EVERY GENRE PROJECT - April 7 - Harawi
Genre of the Day - Harawi
Album of the Day - Arawi: The Spirit of the Andes by Luzmila Carpio (1998)
April 8, 2024
There may be actual birds possessing some Andean singers. When I covered exotica, we listened to an Yma Sumac album, perhaps the queen of birdsong-like, inhuman vocal gymnastics. On today’s album, Luzmila Carpio demonstrates the same phenomenon. Perhaps it’s simply nurture and a cultural facet of singing from these areas, or maybe it’s nature and genetically women might have higher average tessituras (comfortable singing range) allowing them to soar into the upper octaves like riding the breeze. Either way, the majesty of the Andean condor flying above the mountains permeates into this music vocally.
Harawi is a very old genre that survives to this day, and traces itself all the way back to the woefully short-lived Inca Empire. I’ve been reading a book about the last days of the Inca Empire, so there’s a lot that I could say, but we’ll keep it mostly to music. Harawi spread with the massive overtaking of the region by the Incas, who only made up 2% of the region’s population ethnically, but were so sophisticated in military might and road building that they were effectively able to steamroll all the regional competition. Under a common ruler, shared musical traditions were able to flourish in what was the largest empire that ever existed in the Americas.

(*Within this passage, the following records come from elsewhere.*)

### src/scba_pkg.sv
// package: constants, types and class table for the size class block allocator
`timescale 1ns / 1ps
package scba_pkg;
   localparam int NUM_CHUNKS  = 64;
   localparam int CHUNK_BYTES = 16384;
   localparam int CLASS_COUNT = 14;
   localparam int MAX_BLOCK   = 640;
   localparam int ADDR_W      = 20;
   localparam int SLOT_W      = 16;
   localparam int CLASS_W     = 4;
   localparam int CHUNK_W     = $clog2(NUM_CHUNKS + 1);
   localparam int BSIZE_W     = 10;
   localparam int QDEPTH      = 2;

   // offset of the last whole block of a chunk, per class
   localparam logic [ADDR_W-1:0] LAST_16  = ADDR_W'((CHUNK_BYTES / 16 - 1) * 16);
   localparam logic [ADDR_W-1:0] LAST_32  = ADDR_W'((CHUNK_BYTES / 32 - 1) * 32);
   localparam logic [ADDR_W-1:0] LAST_64  = ADDR_W'((CHUNK_BYTES / 64 - 1) * 64);
   localparam logic [ADDR_W-1:0] LAST_96  = ADDR_W'((CHUNK_BYTES / 96 - 1) * 96);
   localparam logic [ADDR_W-1:0] LAST_128 = ADDR_W'((CHUNK_BYTES / 128 - 1) * 128);
   localparam logic [ADDR_W-1:0] LAST_160 = ADDR_W'((CHUNK_BYTES / 160 - 1) * 160);
   localparam logic [ADDR_W-1:0] LAST_192 = ADDR_W'((CHUNK_BYTES / 192 - 1) * 192);
   localparam logic [ADDR_W-1:0] LAST_224 = ADDR_W'((CHUNK_BYTES / 224 - 1) * 224);
   localparam logic [ADDR_W-1:0] LAST_256 = ADDR_W'((CHUNK_BYTES / 256 - 1) * 256);
   localparam logic [ADDR_W-1:0] LAST_320 = ADDR_W'((CHUNK_BYTES / 320 - 1) * 320);
   localparam logic [ADDR_W-1:0] LAST_384 = ADDR_W'((CHUNK_BYTES / 384 - 1) * 384);
   localparam logic [ADDR_W-1:0] LAST_448 = ADDR_W'((CHUNK_BYTES / 448 - 1) * 448);
   localparam logic [ADDR_W-1:0] LAST_512 = ADDR_W'((CHUNK_BYTES / 512 - 1) * 512);
   localparam logic [ADDR_W-1:0] LAST_640 = ADDR_W'((CHUNK_BYTES / 640 - 1) * 640);

   localparam logic [1:0] OP_ALLOC = 2'd0;
   localparam logic [1:0] OP_FREE  = 2'd1;
   localparam logic [1:0] OP_CLEAR = 2'd2;
   localparam logic [1:0] OP_NONE  = 2'd3;

   localparam logic [1:0] ST_OK        = 2'd0;
   localparam logic [1:0] ST_ZERO      = 2'd1;
   localparam logic [1:0] ST_OVERSIZE  = 2'd2;
   localparam logic [1:0] ST_EXHAUSTED = 2'd3;

   typedef struct packed {
      logic [1:0]         opcode;
      logic [15:0]        req_size;
      logic [ADDR_W-1:0]  block_addr;
   } req_type;

   typedef struct packed {
      logic [1:0]         status;
      logic [ADDR_W-1:0]  alloc_addr;
      logic [CLASS_W-1:0] size_class;
   } rsp_type;

   // classified command between front and back
   typedef struct packed {
      logic [1:0]         opcode;   // OP_NONE also stands for a no-action item
      logic [1:0]         status;
      logic [CLASS_W-1:0] size_class;
      logic [ADDR_W-1:0]  block_addr;
   } cmd_type;

   function automatic logic [BSIZE_W-1:0] class_bytes(input logic [CLASS_W-1:0] c);
      logic [BSIZE_W-1:0] b;
      case (c)
         4'd0:    b = 10'd16;
         4'd1:    b = 10'd32;
         4'd2:    b = 10'd64;
         4'd3:    b = 10'd96;
         4'd4:    b = 10'd128;
         4'd5:    b = 10'd160;
         4'd6:    b = 10'd192;
         4'd7:    b = 10'd224;
         4'd8:    b = 10'd256;
         4'd9:    b = 10'd320;
         4'd10:   b = 10'd384;
         4'd11:   b = 10'd448;
         4'd12:   b = 10'd512;
         default: b = 10'd640;
      endcase
      return b;
   endfunction

   function automatic logic [ADDR_W-1:0] class_last(input logic [CLASS_W-1:0] c);
      logic [ADDR_W-1:0] o;
      case (c)
         4'd0:    o = LAST_16;
         4'd1:    o = LAST_32;
         4'd2:    o = LAST_64;
         4'd3:    o = LAST_96;
         4'd4:    o = LAST_128;
         4'd5:    o = LAST_160;
         4'd6:    o = LAST_192;
         4'd7:    o = LAST_224;
         4'd8:    o = LAST_256;
         4'd9:    o = LAST_320;
         4'd10:   o = LAST_384;
         4'd11:   o = LAST_448;
         4'd12:   o = LAST_512;
         default: o = LAST_640;
      endcase
      return o;
   endfunction
endpackage

### src/scba_if.sv
// valid/ready channel interfaces
`timescale 1ns / 1ps
interface scba_req_if;
   import scba_pkg::*;
   logic    valid;
   logic    ready;
   req_type data;
   modport source (output valid, output data, input ready);
   modport sink   (input valid, input data, output ready);
endinterface


### src/scba_front.sv
// front: accepts words, classifies size and queues commands
`timescale 1ns / 1ps
module scba_front (
   input  logic              clock,
   input  logic              reset,
   scba_req_if.sink          req,
   output scba_pkg::cmd_type cmd_data,
   output logic              cmd_valid,
   input  logic              cmd_ready
);
   import scba_pkg::*;

   cmd_type               q_ff [QDEPTH];
   logic [$clog2(QDEPTH)-1:0] wp_ff, wp_in, rp_ff, rp_in;
   logic [$clog2(QDEPTH):0]   cnt_ff, cnt_in;
   cmd_type               cls;
   logic                  push, pop;
   logic [CLASS_W-1:0]    c;

   // class by comparing against every bound but the top one (independent compares)
   always_comb begin
      c = CLASS_W'(CLASS_COUNT - 1);
      for (int i = CLASS_COUNT - 2; i >= 0; i--) begin
         if ({6'd0, req.data.req_size[9:0]} <= {6'd0, class_bytes(CLASS_W'(i))})
            c = CLASS_W'(i);
      end
      cls.opcode     = req.data.opcode;
      cls.status     = ST_OK;
      cls.size_class = '0;
      cls.block_addr = req.data.block_addr;
      if (req.data.opcode == OP_ALLOC || req.data.opcode == OP_FREE) begin
         if (req.data.req_size == 16'd0) begin
            cls.status = ST_ZERO;
            cls.opcode = OP_NONE;
         end else if (req.data.req_size > 16'(MAX_BLOCK)) begin
            cls.status = ST_OVERSIZE;
            cls.opcode = OP_NONE;
         end else begin
            cls.size_class = c;
         end
      end
   end

   assign req.ready = (cnt_ff != ($clog2(QDEPTH)+1)'(QDEPTH));
   assign push      = req.valid && req.ready;
   assign cmd_valid = (cnt_ff != '0);
   assign pop       = cmd_valid && cmd_ready;
   assign cmd_data  = q_ff[rp_ff];

   always_comb begin
      wp_in  = push ? wp_ff + 1'b1 : wp_ff;
      rp_in  = pop ? rp_ff + 1'b1 : rp_ff;
      cnt_in = cnt_ff + ($clog2(QDEPTH)+1)'(push) - ($clog2(QDEPTH)+1)'(pop);
   end

   always_ff @(posedge clock) begin
      if (reset) begin
         wp_ff  <= '0;
         rp_ff  <= '0;
         cnt_ff <= '0;
      end else begin
         wp_ff  <= wp_in;
         rp_ff  <= rp_in;
         cnt_ff <= cnt_in;
      end
      if (push) q_ff[wp_ff] <= cls;
   end

   a_cnt_bound: assert property (@(posedge clock) disable iff (reset)
      cnt_ff <= ($clog2(QDEPTH)+1)'(QDEPTH)) else $error("queue overflow");
   a_full_block: assert property (@(posedge clock) disable iff (reset)
      (cnt_ff == ($clog2(QDEPTH)+1)'(QDEPTH)) |-> !push) else $error("push when full");
   a_pop_nonempty: assert property (@(posedge clock) disable iff (reset)
      pop |-> cnt_ff != '0) else $error("pop when empty");
endmodule

### src/flat_wrapper.sv
// flat-port wrapper written by rule: the top's interface ports become plain ports
module scba_front_flat import scba_pkg::*;
  (clock, reset, cmd_data, cmd_valid, cmd_ready, req_valid, req_data, req_ready);
  scba_req_if req_i ();
  input  logic clock;
  input  logic reset;
  output scba_pkg::cmd_type cmd_data;
  output logic cmd_valid;
  input  logic cmd_ready;
  input wire logic [$bits(req_i.valid)-1:0] req_valid;
  input wire logic [$bits(req_i.data)-1:0] req_data;
  output wire logic [$bits(req_i.ready)-1:0] req_ready;
  assign req_i.valid = req_valid;
  assign req_i.data = req_data;
  assign req_ready = req_i.ready;
  scba_front u_core (.clock(clock), .reset(reset), .req(req_i), .cmd_data(cmd_data), .cmd_valid(cmd_valid), .cmd_ready(cmd_ready));
endmodule
### config.mk
export PLATFORM = sky130hd
export DESIGN_NAME = scba_front_flat
export DESIGN_NICKNAME = d
export VERILOG_FILES = /design/src/scba_pkg.sv /design/src/scba_if.sv /design/src/scba_front.sv /design/src/flat_wrapper.sv
export SDC_FILE = /design/constraint.sdc
export NUM_CORES = 1
export LEC_CHECK = 0
export BUFFER_PORTS_ARGS = -buffer_cell sky130_fd_sc_hd__buf_2
export CAP_MARGIN = 30
export CORE_MARGIN = 2
export CORE_UTILIZATION = 55
export CTS_CLUSTER_SIZE = 24
export DETAILED_ROUTE_END_ITERATION = 6
export PLACE_DENSITY = 0.87
export SYNTH_ARGS = -nofsm -noshare
export SYNTH_HDL_FRONTEND = slang
export SYNTH_SLANG_ARGS = --single-unit
### constraint.sdc
create_clock -name clock -period 5.7 [get_ports clock]
set_input_delay 0 -clock clock [delete_from_list [all_inputs] [get_ports clock]]
set_output_delay 0 -clock clock [all_outputs]
set_load 0.02 [all_outputs]
### Word level (Yosys, flattened, before mapping)

Memories as Yosys holds them, arrays and structs flattened. A register that Yosys moved wholly into a read port is not among the register bits.
Cells that the tools add are included.

* input bits: 42
* output and inout port bits: 30
* bits in registers: 4
* memories kept: 1
* memory bits (writable): 56
* bits in latches: 0
* word-level logic and storage cells: 52
* memory bits (read-only): 0

Memory list
* u_core.q_ff: depth 2, bits a word 28, read ports 1, clocked after Yosys merged registers in 1, write ports 1, line scba_front.sv:13 `cmd_type q_ff [QDEPTH];`

* multiply operators: 0
* magnitude comparators: 14
* div/mod/pow operators: 0
* equality and inequality tests: 2
* bitwise gates (word level): 0
* reductions and logical operators: 6
* muxes and demuxes: 22
* $add $sub $neg: 4
* shift operators: 0

Operators with widths (count)
* $mux 4: 12
* $le 10x8->1 const B: 4
* $le 10x9->1 const B: 4
* $le 10x7->1 const B: 2
* $gt 16x10->1 const B: 1
* $logic_not 16->1: 1
* $mux 3: 4
* $le 10x10->1 const B: 1
* $le 10x5->1 const B: 1
* $le 10x6->1 const B: 1
* $mux 8: 1
* $mux 1: 5
* $add 1x1->1 const B: 2
* $add 2x1->2: 1
* $eq 2x1->1 const B: 1
* $logic_and 1x1->1: 2
* $logic_not 2->1: 1
* $ne 2x2->1 const B: 1
* $reduce_bool 2->1: 1
* $sub 2x1->2: 1
* $logic_or 1x1->1: 1

### Depth between registers and ports, before layout

Gate-level depths: netlist of run 1.

* depth in word-level cells: 17
* mapped depth: 8
* gate-level depth less buffers: 8

### Worst setup path before layout of run 1

No wires, ideal clock.

* path kind: flip-flop to flip-flop
* from: reg u_core.cnt_ff[0]
* to: mem u_core.q_ff[0][0] (netlist name) (enable)
* path slack: 3419 ps
* arrival time: 1868 ps
* required time: 5287 ps
* stages on the path, launching flop included: 5
* buffers on the path: 0
* cell sequence: dfxtp_1 inv_1 nand2_1 nand2_1 nor2_1

* cells in the longest elaborated chain, start to end: 4

RTL lines
* start, declared: line scba_front.sv:15 `logic [$clog2(QDEPTH):0] cnt_ff, cnt_in;`
* start signal, assigned: line scba_front.sv:64 `cnt_ff <= cnt_in;`
* $ne 2x2->1: line scba_front.sv:44 `assign req.ready = (cnt_ff != ($clog2(QDEPTH)+1)'(QDEPTH));`
* via req_ready: line flat_wrapper.sv:12 `output wire logic [$bits(req_i.ready)-1:0] req_ready;`
* $logic_and 1x1->1: line scba_front.sv:45 `assign push = req.valid && req.ready;`
* $mux 1: line scba_front.sv:66 `if (push) q_ff[wp_ff] <= cls;`
* $mux 1 (implied by the code): line scba_front.sv:66
* end, declared: line scba_front.sv:13

The timed path passes the listed nets, and every way through them passes these cells.

### Final worst setup path of run 1

* from: reg u_core.cnt_ff[1]
* to: reg u_core.cnt_ff[1]

* elaborated cells between the ends (all ways): 6

RTL lines
* $reduce_bool 2->1: line scba_front.sv:46 `assign cmd_valid = (cnt_ff != '0);`
* $logic_and 1x1->1: line scba_front.sv:47 `assign pop = cmd_valid && cmd_ready;`
* via u_core.pop: line scba_front.sv:17 `logic push, pop;`
* $sub 2x1->2: line scba_front.sv:53 `cnt_in = cnt_ff + ($clog2(QDEPTH)+1)'(push) - ($clog2(QDEPTH)+1)'(pop);`

The timed path passes the listed nets, and every way through them passes these cells.
A chain may end at the register's enable or synchronous reset.

==> reports/metrics.csv, run 1 <==
metric;value;unit
Slew headroom;0.697;
remaining global-route overflow;0;
Die ar.;0.00527;mm2
DRC Markers;0;
n_diodes;0;
sequential share of power;0.451;
kind of critical path;reg2reg;
syn_nets;214;
htree depth;3;
Post-CTS Resized;0;
FF-to-FF End;u_core.cnt_ff[1];
share of post-route cells with drive strength above 1;0.432;
Mapped Cells;170;
M1 GR Usage;0.226;
Peak VDD IR;0.210;mV
Syn Std Cell Area;0.00259;mm2
met3 global-route usage;0.0414;
Die X;72.6;um
synthesis-stage register bit count;61;
Final Non-Filler Cells;323;
most used cell, CP;ha_1;
initial core utilization;0.583;
first-pass GRT wire length;8050;um
deepest clock path buffer count;2;
port bufs;71;
worst path cell trace;or2_2 -> and2_1 -> ha_1 -> inv_1 -> ha_1 -> xor2_1 -> xnor2_1 -> nor2_1;
hold depth;2;
Crit path required time;5.92;ns
dpl hpwl;3180;um
Largest stage delay, worst path;0.32;ns
Clk pwr share;0.225;
met2 Resource Use GR;0.372;
gr usage total;0.207;
pwr dens;393;mW/mm2
via count;1776;
synth unique cells;42;
Iter 0 DRT Violations;109;
Seq/Total Area, Yosys;0.688;
CTS clk-pin slew, worst paths;0.06;ns
Die Y;72.6;um
Least-Margin Pin Slew;0.452;ns
vias in the first global route;1741;
clock sinks;61;
nets;311;
CP Launch Type;register;
Comb pwr share;0.324;
Routability Congestion;0.883;
LEAKAGE;1.30;nW
Slew Viols, Final;0;
worst-path maximum fanout;3;
unrepaired setup endpoints after global routing;false;
largest net degree at the start of global routing;29;
Hold Crit Class;in2reg;
syn avg cell area;15.2;um2
CTS tree;done;
FP Rows;24;
Top delay family on crit path;simple AND/OR/NAND/NOR gates;
Final setup viols;0;
max cap viols;0;
gr busiest metal;met2;
Net Sw Frac;0.317;
maximum clock rate;570;MHz
Clock Skews;0.00577;ns
internal power;0.901;mW
DRT Pass-1 Iters;6;
Clk Latency, worst-skew pair;0.32;ns
core area;0.00444;mm2
Post-Route WL;5220;um
status;finished clean;
Synth Warn #;0;
arrival time worst endpoint;1.97;ns
crit share post-route;0.308;
# Post-CTS Setup Buffers;0;
R2R Path Start;u_core.cnt_ff[1];
crit end category;register;
CTS buffer count;9;
vias per cell;5.50;
Final ANT Viol Nets;0;
Endpoint, Worst Hold;u_core.q_ff[1][25];
Worst Reg2Reg Path Length in Cells;8;
Worst Path Buf+Inv;1;
Placed Instances;286;
Slowest cell on crit path;dfxtp_1;
num ports;72;
hold path start;req_data[37];
area grow syn2layout;29.7;%
antenna violations before repair;0;
Root Driver;clkbuf_8;
Net Switching;0.418;mW
Avg WL per Cell;16.2;um
Tmin final;1.76;ns
reg-to-reg slack, setup;3.94;ns
Hold Vio Cnt, Final;0;
setup TNS;0;ns
## sequential cells by signal, summed over array words and instances, names as in the netlist, named ones only
register,cells
u_core.cnt_ff,2
u_core.q_ff,56
u_core.wp_ff,1
u_core.rp_ff,1
## cells in the mapped netlist (all sizes together)
master / number / area (um2)
mux2i: 1 / 10.0
or2: 2 / 12.5
dfxtp: 5 / 100
and3b: 1 / 8.76
or4bb: 1 / 11.3
nor2b: 1 / 6.26
xnor2: 2 / 17.5
o21ai: 1 / 8.76
o22ai: 1 / 6.26
nor3: 3 / 15.0
a21oi: 4 / 20.0
a32oi: 1 / 8.76
o31ai: 2 / 15.0
o41a: 1 / 11.3
or4: 2 / 18.8
and3: 3 / 23.8
clkbuf: 6 / 22.5
nand3: 1 / 5.00
a211o: 1 / 8.76
and4b: 1 / 10.0
o21bai: 1 / 7.51
nand2: 7 / 26.3
xor2: 2 / 17.5
nor2: 14 / 52.6
edfxtp: 56 / 1680
o211ai: 2 / 15.0
and2: 2 / 12.5
a2111o: 1 / 11.3
inv: 4 / 15.0
nor4: 2 / 12.5
buf: 4 / 22.5
nand2b: 1 / 6.26
mux2: 28 / 315
a31oi: 1 / 6.26
a2111oi: 1 / 8.76
ha: 2 / 25.0
nand4: 1 / 6.26
nor3b: 1 / 7.51
## cell usage in the layout (no fill, tap or decap), types with 3 or more instances in the layout
master | synthesis | final
buf_2 | 0 | 71
edfxtp_1 | 56 | 56
mux2_2 | 28 | 28
dlygate4sd3_1 | 0 | 22
nor2_1 | 14 | 13
clkbuf_8 | 0 | 9
nand2_1 | 7 | 7
dfxtp_1 | 5 | 5
inv_1 | 4 | 4
a21oi_1 | 4 | 4
nor3_1 | 3 | 3
clkinv_1 | 0 | 3
buf_4 | 0 | 3
## routing by layer
| layer | share of wire | vias to the layer above | wire length, um |
|---|---|---|---|
| met5 | 0 | - | 0 |
| met4 | 0.026 | 0 | 136 |
| met3 | 0.047 | 17 | 246 |
| met2 | 0.53 | 67 | 2790 |
| met1 | 0.39 | 844 | 2050 |
| li1 | - | 848 | - |
## per-stage QoR
step | setup slack, ns | instance area (um2) | hold slack (ns) | utilization | power (mW)
after global placement | 3.81 | 2990 | 0.187 | 0.673 | 1.00
final | 3.94 | 3360 | 0.0357 | 0.756 | 1.32
after global routing | 3.80 | 3360 | 0.0375 | 0.756 | 1.38
after CTS | 3.94 | 3360 | 0.00635 | 0.756 | 1.32
after floorplan | 3.42 | 2590 | 0.0716 | - | 0.887
after detailed placement | 3.75 | 2990 | 0.191 | 0.673 | 1.02
## power groups by stage
stage	Clock [mW]	Combinational [mW]	Sequential [mW]
after CTS	0.301	0.428	0.593
after detailed placement	0	0.414	0.602
after floorplan	0	0.290	0.597
after global placement	0	0.405	0.597
final	0.297	0.427	0.594
after global routing	0.318	0.460	0.601
## worst max path at each step
stage	startpoint	to	slack, ns	depth (start not counted)
floorplan	u_core.cnt_ff[0]	u_core.q_ff[0][0]	3.42	4
global placement	req_data[20]	u_core.q_ff[0][23]	3.81	6
detailed placement	req_data[20]	u_core.q_ff[0][23]	3.75	6
CTS	u_core.cnt_ff[1]	u_core.cnt_ff[1]	3.94	8
global route	u_core.cnt_ff[1]	u_core.cnt_ff[1]	3.80	8
finish	u_core.cnt_ff[1]	u_core.cnt_ff[1]	3.94	8
## cells by family (layout without fill, tap and decap cells)
| group | after synthesis | in the layout | share of synthesized area |
|---|---|---|---|
| AOI/OAI and AO/OA | 17 | 17 | 0.0493 |
| and+or+nand+nor | 43 | 43 | 0.0908 |
| DFF | 61 | 61 | 0.688 |
| xor gates and xnor gates | 4 | 4 | 0.0135 |
| adders and majority gates | 2 | 2 | 0.00966 |
| buffers and inverters | 14 | 115 | 0.0232 |
| muxes | 29 | 29 | 0.126 |
## cell type report
class	instances	area, um2
clock buffers	11	131
clock inverters	4	16.3
fillers	275	1090
inverters	4	15.0
multi-input cells	95	751
flip-flops and latches	61	1780
well taps	52	65.1
repair buffers	96	598
## repair_timing
item	in CTS	in global routing
hold buffers	22	0
hold endpoints to repair	47	0
setup endpoints to repair	0	0
Power figures use the tool's default switching activity.
==> run 2: changes to the inputs <==
--- a/config.mk
+++ b/config.mk
@@ -8,10 +8,10 @@
 export BUFFER_PORTS_ARGS = -buffer_cell sky130_fd_sc_hd__buf_2
 export CAP_MARGIN = 30
 export CORE_MARGIN = 2
-export CORE_UTILIZATION = 55
+export CORE_UTILIZATION = 46
 export CTS_CLUSTER_SIZE = 24
 export DETAILED_ROUTE_END_ITERATION = 6
-export PLACE_DENSITY = 0.87
+export PLACE_DENSITY = 0.78
 export SYNTH_ARGS = -nofsm -noshare
 export SYNTH_HDL_FRONTEND = slang
 export SYNTH_SLANG_ARGS = --single-unit
==> constraint.sdc (replaced) <==
create_clock -name clock -period 1.55 [get_ports clock]
set_input_delay 0 -clock clock [delete_from_list [all_inputs] [get_ports clock]]
set_output_delay 0 -clock clock [all_outputs]
set_load 0.02 [all_outputs]
==> reports/metrics.csv, run 2 (synthesized netlist as in run 1, its figures left out) <==
metric;value;unit;change
status;complete, but fails checks;;
failing checks;setup timing;;
remaining global-route overflow;0;;unchanged
clock sinks;61;;unchanged
Final setup viols;1;;+1
Routability Congestion;0.887;;+0.45%
vias per cell;4.99;;-9.2%
R2R Path Start;u_core.cnt_ff[1];;
core area;0.00547;mm2;+23%
Die ar.;0.00625;mm2;+18%
Iter 0 DRT Violations;54;;-50%
initial core utilization;0.473;;-0.110
via count;1758;;-1.0%
final worst slack;-0.0462;ns;-3.99 ns
Clk Latency, worst-skew pair;0.32;ns;about the same
Least-Margin Pin Slew;0.303;ns;-0.148 ns
LEAKAGE;1.37;nW;+5.2%
Crit path required time;1.77;ns;-4.15 ns
max cap viols;0;;unchanged
worst-path maximum fanout;2;;-1
num ports;72;;unchanged
Placed Instance Area;0.00312;mm2;+4.3%
max reg flops;56;;unchanged
first-pass GRT wire length;7700;um;-4.4%
htree depth;3;;unchanged
Top reg by flops;u_core.q_ff;;
setup TNS;-0.0462;ns;-0.0462 ns
Final ANT Viol Nets;0;;unchanged
most common cell after layout, fill and taps aside;buf_2;;
DRC Markers;0;;unchanged
maximum clock rate;627;MHz;+10%
dpl hpwl;3230;um;+1.4%
unrepaired setup endpoints after global routing;true;;
share of post-route cells with drive strength above 1;0.489;;+0.0576
CP Launch Type;register;;
Crit. Startpoint;u_core.cnt_ff[1];;
Hold Crit Class;in2reg;;
Peak VDD IR;0.610;mV;+190%
crit end category;register;;
arrival time worst endpoint;1.81;ns;-0.16 ns
antenna violations before repair;0;;unchanged
Final Util;0.650;;-0.106
post-place setup slack;-0.311;ns;-4.06 ns
hold path start;req_data[37];;
Hold Vio Cnt, Final;0;;unchanged
hold slack;0.0278;ns;-0.00790 ns
Die X;79.0;um;+8.8%
Tmin final;1.60;ns;-0.160 ns
area grow syn2layout;37.3;%;
Die Y;79.0;um;+8.8%
FP Rows;27;;+13%
Root Driver;clkbuf_8;;
nets;320;;+2.9%
kind of critical path;reg2reg;;
DRT Pass-1 Iters;4;;-2
FF+latch area;0.00178;mm2;+0.14%
pwr dens;1460;mW/mm2;+270%
crit share post-route;1.03;;+0.722
commonest non-fill, non-tap cells in the layout;71 x buf_2, 56 x edfxtp_1, 28 x mux2_2;;
Clock Skews;0.00594;ns;+0.000171 ns
n_diodes;0;;unchanged
Slew Viols, Final;0;;unchanged
post-layout instance area;0.00356;mm2;+5.9%
CTS buffer count;9;;unchanged
Pwr Total;5.18;mW;+290%
Post-Route WL;4920;um;-5.7%
CTS tree;done;;
largest registers;u_core.q_ff (56), u_core.cnt_ff (2);;
deepest clock path buffer count;2;;unchanged
largest net degree at the start of global routing;29;;unchanged
Final Non-Filler Cells;352;;+9.0%
fill cell count;419;;+52%
CTS clk-pin slew, worst paths;0.06;ns;about the same
Avg WL per Cell;14.0;um;-13%
port bufs;71;;unchanged
vias in the first global route;1752;;+0.63%
Placed Instances;315;;+10%
area occupied by multi-input gates;803;um2;+7.0%
gr usage total;0.165;;-0.0418
Slew headroom;0.792;;+0.0958
-- run 2: power breakdown --
| group | switching [mW] | internal (mW) |
|---|---|---|
| Combinational | 0.959 | 0.777 |
| Clock | 0.518 | 0.733 |
| Sequential | 0.0762 | 2.11 |
-- run 2: layer usage --
layer | GRT usage | part of all wire | routed length, um | vias up
met2 | 0.295 | 0.53 | 2620 | 68
met1 | 0.180 | 0.40 | 1960 | 825
li1 | - | - | - | 859
met3 | 0.0443 | 0.054 | 266 | 6
met4 | 0.0828 | 0.015 | 76 | 0
met5 | 0 | 0 | 0 | -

The Quechua word harawiq translates roughly as poet in English, encapsulating the genre’s essence as sung poetic verses over the quena, a traditional Andean flute. It’s a female-led genre, with female vocalists weaving tales of melancholy, death, and appreciation for nature. Many songs feature veneration for Pachmama, the earth goddess who’s essential in Inca cosmology. Given this essentiality to traditional indigenous culture, those damn meddling Spaniards led to the genre gradually becoming less prominent in indigenous communities. However, fortunately people have carried it on over the centuries and singers like Luzmila Carpio have pushed its importance on a global scale.
Over delicate guitar, charango (a small post-colonial Andean lute), and quena instrumentation, Carpio’s voice sails and revels. Her voice is incredibly distinctive: high-pitched, bright, and sweetly childlike in its lilt, it carries a unique joy. The tones she reaches are insane: on the title track “Arawi” the stunning fluidity of her ability to replicate the flute and duet with the instrument particularly stands out. However, it’s not all about a vocal showcase: while I’d be hard-pressed to understand the Quechua lyrics, the occasional lapses into Spanish such as the speech on “Pachamamata Tikanchasun” drive home the message of environmental preservation and engaging in acts that respect Pachamama. There’s also a richness of emotional shades across the album, ranging from sunnier ditties to more dissonant flute-led songs and the dramatic drumming of “Tunupan Samiripa.” Carpio’s voice and lyrics don’t just make her an incredible artist: she served as Bolivia’s ambassador to France. I would love to see more recognition of indigenous artists as cultural and environmental ambassadors in that same vein: the music speaks for itself.